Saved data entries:
......

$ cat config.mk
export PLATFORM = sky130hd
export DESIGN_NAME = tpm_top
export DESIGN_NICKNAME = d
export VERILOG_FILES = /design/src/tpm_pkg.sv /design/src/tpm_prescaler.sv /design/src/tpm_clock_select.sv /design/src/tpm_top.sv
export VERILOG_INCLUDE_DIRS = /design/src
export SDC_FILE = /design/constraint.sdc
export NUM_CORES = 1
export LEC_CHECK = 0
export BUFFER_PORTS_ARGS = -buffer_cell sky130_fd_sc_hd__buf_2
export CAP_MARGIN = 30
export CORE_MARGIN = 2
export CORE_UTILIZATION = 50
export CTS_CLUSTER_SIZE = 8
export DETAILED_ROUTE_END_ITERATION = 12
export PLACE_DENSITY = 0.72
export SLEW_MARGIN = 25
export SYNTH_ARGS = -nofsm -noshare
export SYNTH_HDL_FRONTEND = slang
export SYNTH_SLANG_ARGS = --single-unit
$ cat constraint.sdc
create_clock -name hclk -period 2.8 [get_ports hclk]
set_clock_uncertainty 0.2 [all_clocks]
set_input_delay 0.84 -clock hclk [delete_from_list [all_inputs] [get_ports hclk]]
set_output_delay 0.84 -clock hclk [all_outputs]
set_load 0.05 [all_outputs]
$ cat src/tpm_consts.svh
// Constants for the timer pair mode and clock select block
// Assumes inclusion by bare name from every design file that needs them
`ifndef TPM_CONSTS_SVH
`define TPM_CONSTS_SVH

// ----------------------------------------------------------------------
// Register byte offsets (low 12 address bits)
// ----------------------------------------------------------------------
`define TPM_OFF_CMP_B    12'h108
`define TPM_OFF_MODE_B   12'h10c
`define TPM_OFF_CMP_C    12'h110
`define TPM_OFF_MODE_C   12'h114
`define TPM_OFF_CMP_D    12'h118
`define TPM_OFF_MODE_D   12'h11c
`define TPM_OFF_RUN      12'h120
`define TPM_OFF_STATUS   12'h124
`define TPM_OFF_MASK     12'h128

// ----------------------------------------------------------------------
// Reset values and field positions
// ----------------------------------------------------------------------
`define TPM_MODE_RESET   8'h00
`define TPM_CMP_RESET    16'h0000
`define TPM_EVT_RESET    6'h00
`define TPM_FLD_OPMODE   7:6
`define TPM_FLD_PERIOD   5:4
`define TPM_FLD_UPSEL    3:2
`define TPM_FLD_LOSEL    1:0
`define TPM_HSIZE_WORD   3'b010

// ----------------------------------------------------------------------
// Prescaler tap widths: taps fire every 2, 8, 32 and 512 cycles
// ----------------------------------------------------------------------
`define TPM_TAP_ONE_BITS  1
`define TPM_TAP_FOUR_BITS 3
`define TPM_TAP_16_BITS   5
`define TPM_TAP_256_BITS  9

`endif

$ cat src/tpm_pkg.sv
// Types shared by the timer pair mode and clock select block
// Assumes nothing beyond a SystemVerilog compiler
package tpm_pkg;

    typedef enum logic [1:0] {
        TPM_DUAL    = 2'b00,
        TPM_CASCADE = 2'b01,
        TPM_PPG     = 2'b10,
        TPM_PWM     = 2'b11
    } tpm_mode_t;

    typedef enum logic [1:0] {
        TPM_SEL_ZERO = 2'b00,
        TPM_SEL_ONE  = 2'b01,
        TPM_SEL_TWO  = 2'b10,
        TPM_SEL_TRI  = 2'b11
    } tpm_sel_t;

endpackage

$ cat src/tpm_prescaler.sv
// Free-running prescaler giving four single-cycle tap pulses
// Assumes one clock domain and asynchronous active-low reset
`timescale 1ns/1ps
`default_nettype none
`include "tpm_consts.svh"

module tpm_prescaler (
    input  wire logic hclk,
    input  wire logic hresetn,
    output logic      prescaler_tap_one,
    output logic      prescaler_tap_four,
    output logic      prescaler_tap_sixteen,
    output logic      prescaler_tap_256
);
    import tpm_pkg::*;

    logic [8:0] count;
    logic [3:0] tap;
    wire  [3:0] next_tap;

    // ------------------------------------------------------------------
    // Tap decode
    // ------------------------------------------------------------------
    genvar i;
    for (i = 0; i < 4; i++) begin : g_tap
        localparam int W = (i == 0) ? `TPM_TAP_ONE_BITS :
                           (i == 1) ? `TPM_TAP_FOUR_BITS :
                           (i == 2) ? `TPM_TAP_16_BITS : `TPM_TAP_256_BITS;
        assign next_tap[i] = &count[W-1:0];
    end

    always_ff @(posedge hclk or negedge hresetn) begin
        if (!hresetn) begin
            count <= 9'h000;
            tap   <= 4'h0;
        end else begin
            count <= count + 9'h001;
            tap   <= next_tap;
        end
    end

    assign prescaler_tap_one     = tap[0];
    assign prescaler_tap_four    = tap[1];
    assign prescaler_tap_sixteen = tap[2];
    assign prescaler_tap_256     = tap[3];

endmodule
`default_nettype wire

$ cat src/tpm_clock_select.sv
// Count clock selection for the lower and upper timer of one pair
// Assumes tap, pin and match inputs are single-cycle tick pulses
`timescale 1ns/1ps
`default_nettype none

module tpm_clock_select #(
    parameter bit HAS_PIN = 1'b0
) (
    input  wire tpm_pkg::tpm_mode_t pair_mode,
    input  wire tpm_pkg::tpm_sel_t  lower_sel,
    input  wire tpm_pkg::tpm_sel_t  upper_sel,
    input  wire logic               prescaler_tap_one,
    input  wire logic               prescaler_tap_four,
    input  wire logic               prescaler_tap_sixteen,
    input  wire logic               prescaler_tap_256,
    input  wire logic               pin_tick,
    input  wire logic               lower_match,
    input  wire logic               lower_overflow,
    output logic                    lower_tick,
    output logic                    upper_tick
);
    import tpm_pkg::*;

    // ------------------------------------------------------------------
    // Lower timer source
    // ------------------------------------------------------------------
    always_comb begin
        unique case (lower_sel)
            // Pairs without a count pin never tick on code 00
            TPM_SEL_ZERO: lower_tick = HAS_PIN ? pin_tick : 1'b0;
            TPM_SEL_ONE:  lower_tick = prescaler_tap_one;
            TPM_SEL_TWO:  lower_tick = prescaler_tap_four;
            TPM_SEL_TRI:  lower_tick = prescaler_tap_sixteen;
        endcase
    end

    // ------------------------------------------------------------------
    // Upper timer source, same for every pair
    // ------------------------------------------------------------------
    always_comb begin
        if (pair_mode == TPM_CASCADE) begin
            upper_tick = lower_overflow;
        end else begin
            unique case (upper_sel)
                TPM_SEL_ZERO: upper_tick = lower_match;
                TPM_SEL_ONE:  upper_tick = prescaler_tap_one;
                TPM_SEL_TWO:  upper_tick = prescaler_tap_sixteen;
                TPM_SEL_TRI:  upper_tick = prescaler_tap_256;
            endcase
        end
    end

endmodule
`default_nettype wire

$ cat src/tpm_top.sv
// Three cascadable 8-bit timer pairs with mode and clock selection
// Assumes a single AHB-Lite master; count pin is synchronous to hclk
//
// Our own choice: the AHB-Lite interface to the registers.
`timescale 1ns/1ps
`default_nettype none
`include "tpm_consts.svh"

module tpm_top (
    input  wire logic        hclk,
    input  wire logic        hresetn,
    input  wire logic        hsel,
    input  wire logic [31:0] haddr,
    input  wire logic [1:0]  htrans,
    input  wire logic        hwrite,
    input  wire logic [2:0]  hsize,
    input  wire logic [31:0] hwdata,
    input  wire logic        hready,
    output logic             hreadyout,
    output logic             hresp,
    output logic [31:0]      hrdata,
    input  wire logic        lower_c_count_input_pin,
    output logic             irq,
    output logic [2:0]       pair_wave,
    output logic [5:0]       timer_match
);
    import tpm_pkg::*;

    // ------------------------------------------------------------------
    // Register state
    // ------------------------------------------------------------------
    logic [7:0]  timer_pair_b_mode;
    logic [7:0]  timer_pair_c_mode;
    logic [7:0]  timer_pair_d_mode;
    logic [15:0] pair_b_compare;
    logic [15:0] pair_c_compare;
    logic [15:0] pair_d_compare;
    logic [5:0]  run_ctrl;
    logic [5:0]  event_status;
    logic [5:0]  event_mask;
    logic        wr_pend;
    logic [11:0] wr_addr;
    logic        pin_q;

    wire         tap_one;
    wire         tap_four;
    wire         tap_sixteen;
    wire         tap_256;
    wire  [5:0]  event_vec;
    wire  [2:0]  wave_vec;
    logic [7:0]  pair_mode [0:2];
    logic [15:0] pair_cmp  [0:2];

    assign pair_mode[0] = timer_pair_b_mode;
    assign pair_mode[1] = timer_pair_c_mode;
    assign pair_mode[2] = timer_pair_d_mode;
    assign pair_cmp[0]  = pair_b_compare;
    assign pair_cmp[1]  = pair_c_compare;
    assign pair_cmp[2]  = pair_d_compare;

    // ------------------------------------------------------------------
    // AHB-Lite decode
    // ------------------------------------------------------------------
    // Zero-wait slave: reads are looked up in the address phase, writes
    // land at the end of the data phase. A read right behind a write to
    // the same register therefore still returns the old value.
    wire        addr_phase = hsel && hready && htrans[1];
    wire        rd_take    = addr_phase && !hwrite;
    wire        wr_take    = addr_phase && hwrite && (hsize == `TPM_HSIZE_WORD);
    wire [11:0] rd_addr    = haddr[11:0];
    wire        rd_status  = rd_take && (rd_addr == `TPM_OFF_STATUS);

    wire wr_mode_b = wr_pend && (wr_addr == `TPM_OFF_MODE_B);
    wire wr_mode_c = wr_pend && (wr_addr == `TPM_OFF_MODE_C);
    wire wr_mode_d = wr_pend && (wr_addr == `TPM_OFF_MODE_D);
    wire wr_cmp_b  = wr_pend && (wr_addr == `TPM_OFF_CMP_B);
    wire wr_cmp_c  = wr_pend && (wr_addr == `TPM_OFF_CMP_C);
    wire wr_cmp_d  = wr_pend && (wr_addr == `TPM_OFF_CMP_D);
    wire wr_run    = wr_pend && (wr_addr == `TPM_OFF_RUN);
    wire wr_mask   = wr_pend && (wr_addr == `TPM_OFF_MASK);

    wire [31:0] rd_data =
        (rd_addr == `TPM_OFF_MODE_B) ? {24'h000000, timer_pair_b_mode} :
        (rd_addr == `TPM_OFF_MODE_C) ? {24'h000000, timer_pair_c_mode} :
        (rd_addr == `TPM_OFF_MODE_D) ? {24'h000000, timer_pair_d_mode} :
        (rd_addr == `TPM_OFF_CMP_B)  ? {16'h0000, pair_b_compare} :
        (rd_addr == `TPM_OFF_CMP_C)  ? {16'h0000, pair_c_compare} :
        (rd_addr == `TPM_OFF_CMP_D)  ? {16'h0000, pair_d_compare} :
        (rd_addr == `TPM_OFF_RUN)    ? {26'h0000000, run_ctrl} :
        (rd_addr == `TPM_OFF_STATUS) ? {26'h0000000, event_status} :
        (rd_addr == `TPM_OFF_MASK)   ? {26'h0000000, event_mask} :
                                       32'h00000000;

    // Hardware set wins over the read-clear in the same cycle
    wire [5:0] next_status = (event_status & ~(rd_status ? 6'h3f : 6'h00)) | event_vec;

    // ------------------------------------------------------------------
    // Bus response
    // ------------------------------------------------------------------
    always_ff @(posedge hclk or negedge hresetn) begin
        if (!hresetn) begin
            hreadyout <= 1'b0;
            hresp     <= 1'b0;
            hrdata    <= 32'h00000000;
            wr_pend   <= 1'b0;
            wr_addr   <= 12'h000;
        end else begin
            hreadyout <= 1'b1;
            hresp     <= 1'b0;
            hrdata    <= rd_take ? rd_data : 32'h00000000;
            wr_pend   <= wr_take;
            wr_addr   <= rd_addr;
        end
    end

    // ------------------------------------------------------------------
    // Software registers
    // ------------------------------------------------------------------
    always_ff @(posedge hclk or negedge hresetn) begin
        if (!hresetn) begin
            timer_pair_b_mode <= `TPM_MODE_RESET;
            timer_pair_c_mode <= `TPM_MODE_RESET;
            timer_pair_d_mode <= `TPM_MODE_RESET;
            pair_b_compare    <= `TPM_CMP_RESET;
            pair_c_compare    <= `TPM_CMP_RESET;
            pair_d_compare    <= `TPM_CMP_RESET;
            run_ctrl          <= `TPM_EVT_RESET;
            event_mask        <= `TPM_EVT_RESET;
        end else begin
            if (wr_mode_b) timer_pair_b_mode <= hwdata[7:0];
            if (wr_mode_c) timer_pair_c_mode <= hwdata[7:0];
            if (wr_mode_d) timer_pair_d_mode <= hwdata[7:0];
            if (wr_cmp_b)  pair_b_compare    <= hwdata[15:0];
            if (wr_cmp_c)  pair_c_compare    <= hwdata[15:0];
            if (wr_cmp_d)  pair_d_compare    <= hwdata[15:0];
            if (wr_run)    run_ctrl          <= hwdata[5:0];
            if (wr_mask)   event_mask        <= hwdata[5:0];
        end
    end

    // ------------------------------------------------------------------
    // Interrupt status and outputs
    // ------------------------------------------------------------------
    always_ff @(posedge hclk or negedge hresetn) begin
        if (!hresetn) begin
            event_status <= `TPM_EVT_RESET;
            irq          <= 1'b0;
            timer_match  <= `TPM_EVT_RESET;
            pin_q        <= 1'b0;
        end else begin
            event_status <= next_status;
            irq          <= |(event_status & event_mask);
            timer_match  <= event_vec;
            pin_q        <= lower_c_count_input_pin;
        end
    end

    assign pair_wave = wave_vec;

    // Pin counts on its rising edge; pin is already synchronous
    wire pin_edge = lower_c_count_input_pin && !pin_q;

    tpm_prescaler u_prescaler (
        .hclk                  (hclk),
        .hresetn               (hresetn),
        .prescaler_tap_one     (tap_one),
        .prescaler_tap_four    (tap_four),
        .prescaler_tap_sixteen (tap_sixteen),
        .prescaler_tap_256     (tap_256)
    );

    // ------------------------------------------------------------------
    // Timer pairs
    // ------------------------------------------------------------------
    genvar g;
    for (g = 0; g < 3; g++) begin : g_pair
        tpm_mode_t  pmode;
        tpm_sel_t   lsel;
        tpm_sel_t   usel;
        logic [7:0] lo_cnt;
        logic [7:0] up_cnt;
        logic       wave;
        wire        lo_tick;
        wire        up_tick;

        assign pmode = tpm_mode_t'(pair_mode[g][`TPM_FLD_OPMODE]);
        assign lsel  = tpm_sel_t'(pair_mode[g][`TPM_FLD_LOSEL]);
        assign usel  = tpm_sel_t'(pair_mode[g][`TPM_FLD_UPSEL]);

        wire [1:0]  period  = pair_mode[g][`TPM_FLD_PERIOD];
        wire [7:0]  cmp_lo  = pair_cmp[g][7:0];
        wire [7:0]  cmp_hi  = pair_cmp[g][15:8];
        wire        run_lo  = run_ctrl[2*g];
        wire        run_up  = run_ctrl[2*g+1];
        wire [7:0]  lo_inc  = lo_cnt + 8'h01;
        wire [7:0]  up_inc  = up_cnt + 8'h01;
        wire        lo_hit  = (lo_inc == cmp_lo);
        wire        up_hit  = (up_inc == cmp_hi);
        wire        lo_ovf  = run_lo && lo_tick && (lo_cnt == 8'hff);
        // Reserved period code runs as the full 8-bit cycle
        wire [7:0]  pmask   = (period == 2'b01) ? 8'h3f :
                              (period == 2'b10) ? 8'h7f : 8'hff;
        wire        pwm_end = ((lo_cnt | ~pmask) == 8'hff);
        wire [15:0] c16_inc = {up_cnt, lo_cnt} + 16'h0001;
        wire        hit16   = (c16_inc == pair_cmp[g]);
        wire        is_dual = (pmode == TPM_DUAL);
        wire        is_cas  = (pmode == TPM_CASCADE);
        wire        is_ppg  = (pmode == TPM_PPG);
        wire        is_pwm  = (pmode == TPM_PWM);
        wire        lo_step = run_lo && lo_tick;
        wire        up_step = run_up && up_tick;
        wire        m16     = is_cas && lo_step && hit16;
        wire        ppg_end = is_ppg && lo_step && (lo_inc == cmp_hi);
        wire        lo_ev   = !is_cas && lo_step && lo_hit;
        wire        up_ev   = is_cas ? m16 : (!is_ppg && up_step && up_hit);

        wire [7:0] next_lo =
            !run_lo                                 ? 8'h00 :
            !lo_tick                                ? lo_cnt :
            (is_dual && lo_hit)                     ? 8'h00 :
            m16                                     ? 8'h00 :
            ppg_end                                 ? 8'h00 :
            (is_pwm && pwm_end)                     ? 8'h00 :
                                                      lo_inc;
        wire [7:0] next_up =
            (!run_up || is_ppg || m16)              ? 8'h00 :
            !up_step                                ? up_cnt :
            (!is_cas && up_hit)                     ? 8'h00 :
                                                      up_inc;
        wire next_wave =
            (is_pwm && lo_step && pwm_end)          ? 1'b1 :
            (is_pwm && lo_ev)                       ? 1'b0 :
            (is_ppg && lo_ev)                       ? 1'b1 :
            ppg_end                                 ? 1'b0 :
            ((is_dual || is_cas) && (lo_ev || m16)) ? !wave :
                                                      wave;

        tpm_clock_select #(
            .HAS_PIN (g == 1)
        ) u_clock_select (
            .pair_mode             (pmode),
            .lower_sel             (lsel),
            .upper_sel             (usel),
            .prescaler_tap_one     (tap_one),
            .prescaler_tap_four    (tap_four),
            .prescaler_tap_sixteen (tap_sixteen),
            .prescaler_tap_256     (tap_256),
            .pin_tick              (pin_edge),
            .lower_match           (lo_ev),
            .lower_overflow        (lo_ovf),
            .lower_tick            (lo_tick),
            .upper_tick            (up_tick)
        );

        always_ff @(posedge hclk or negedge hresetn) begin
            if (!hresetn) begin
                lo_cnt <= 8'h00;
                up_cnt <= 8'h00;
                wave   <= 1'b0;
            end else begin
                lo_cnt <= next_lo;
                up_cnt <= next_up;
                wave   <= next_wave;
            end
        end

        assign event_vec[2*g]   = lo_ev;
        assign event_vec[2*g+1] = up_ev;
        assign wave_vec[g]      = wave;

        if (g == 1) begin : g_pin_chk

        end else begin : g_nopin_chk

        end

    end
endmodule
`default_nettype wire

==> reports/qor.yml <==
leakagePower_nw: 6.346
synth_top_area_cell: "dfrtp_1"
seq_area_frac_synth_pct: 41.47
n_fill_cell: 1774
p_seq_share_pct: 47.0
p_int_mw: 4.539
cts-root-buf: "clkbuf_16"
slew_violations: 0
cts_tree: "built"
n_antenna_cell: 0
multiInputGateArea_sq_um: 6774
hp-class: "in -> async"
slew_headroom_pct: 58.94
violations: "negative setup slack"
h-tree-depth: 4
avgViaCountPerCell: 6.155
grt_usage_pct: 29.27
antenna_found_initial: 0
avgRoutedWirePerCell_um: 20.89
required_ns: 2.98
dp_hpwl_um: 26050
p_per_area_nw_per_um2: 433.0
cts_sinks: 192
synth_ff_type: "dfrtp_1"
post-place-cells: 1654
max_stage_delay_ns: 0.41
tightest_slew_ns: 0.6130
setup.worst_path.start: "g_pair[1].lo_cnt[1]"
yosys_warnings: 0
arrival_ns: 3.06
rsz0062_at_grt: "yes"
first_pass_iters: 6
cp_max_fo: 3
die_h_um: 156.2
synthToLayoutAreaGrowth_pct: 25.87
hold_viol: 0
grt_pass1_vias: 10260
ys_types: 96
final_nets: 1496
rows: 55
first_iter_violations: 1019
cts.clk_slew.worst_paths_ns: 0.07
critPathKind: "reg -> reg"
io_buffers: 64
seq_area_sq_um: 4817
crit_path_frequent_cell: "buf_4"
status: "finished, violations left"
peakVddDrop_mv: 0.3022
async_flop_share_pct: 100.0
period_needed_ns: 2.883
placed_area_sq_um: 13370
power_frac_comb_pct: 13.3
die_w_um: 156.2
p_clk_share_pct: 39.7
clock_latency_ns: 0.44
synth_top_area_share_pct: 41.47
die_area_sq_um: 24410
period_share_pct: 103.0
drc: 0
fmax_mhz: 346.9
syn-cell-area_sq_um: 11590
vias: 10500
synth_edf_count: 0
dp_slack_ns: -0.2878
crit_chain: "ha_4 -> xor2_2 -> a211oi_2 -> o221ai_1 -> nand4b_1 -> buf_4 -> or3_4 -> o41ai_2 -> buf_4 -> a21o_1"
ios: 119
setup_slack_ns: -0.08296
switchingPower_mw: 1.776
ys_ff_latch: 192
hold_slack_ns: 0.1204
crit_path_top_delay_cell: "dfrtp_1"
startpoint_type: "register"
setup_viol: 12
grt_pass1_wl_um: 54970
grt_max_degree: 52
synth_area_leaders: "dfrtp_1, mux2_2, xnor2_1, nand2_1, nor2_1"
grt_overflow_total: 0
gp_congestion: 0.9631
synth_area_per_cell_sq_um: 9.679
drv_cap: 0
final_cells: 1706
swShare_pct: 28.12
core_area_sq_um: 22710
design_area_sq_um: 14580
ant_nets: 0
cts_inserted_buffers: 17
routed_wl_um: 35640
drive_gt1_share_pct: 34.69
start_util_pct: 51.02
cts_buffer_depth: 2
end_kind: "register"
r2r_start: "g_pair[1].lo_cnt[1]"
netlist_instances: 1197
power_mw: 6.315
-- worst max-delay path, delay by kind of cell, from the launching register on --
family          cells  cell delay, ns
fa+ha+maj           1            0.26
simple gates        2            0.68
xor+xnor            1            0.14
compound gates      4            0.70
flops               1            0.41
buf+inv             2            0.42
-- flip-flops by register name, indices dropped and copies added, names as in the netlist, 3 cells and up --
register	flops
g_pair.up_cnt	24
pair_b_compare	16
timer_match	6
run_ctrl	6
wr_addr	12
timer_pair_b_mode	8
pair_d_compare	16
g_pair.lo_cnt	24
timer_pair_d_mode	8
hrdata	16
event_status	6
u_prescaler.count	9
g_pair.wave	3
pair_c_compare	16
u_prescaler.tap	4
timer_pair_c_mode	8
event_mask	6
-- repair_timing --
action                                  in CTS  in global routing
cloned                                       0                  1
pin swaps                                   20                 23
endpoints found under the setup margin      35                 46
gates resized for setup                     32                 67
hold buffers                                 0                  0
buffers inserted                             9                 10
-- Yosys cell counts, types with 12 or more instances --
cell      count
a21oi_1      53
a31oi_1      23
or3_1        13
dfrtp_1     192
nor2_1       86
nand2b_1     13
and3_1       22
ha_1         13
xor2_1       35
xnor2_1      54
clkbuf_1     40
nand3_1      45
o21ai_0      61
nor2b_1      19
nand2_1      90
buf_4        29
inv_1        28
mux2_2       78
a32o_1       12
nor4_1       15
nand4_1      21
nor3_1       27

......

> _What is needed_
Please write out exactly the lines from the start of the data through the line that contains "export NUM_CORES = 1", both ends included, and nothing else.

> _Response to this exercise_
$ cat config.mk
export PLATFORM = sky130hd
export DESIGN_NAME = tpm_top
export DESIGN_NICKNAME = d
export VERILOG_FILES = /design/src/tpm_pkg.sv /design/src/tpm_prescaler.sv /design/src/tpm_clock_select.sv /design/src/tpm_top.sv
export VERILOG_INCLUDE_DIRS = /design/src
export SDC_FILE = /design/constraint.sdc
export NUM_CORES = 1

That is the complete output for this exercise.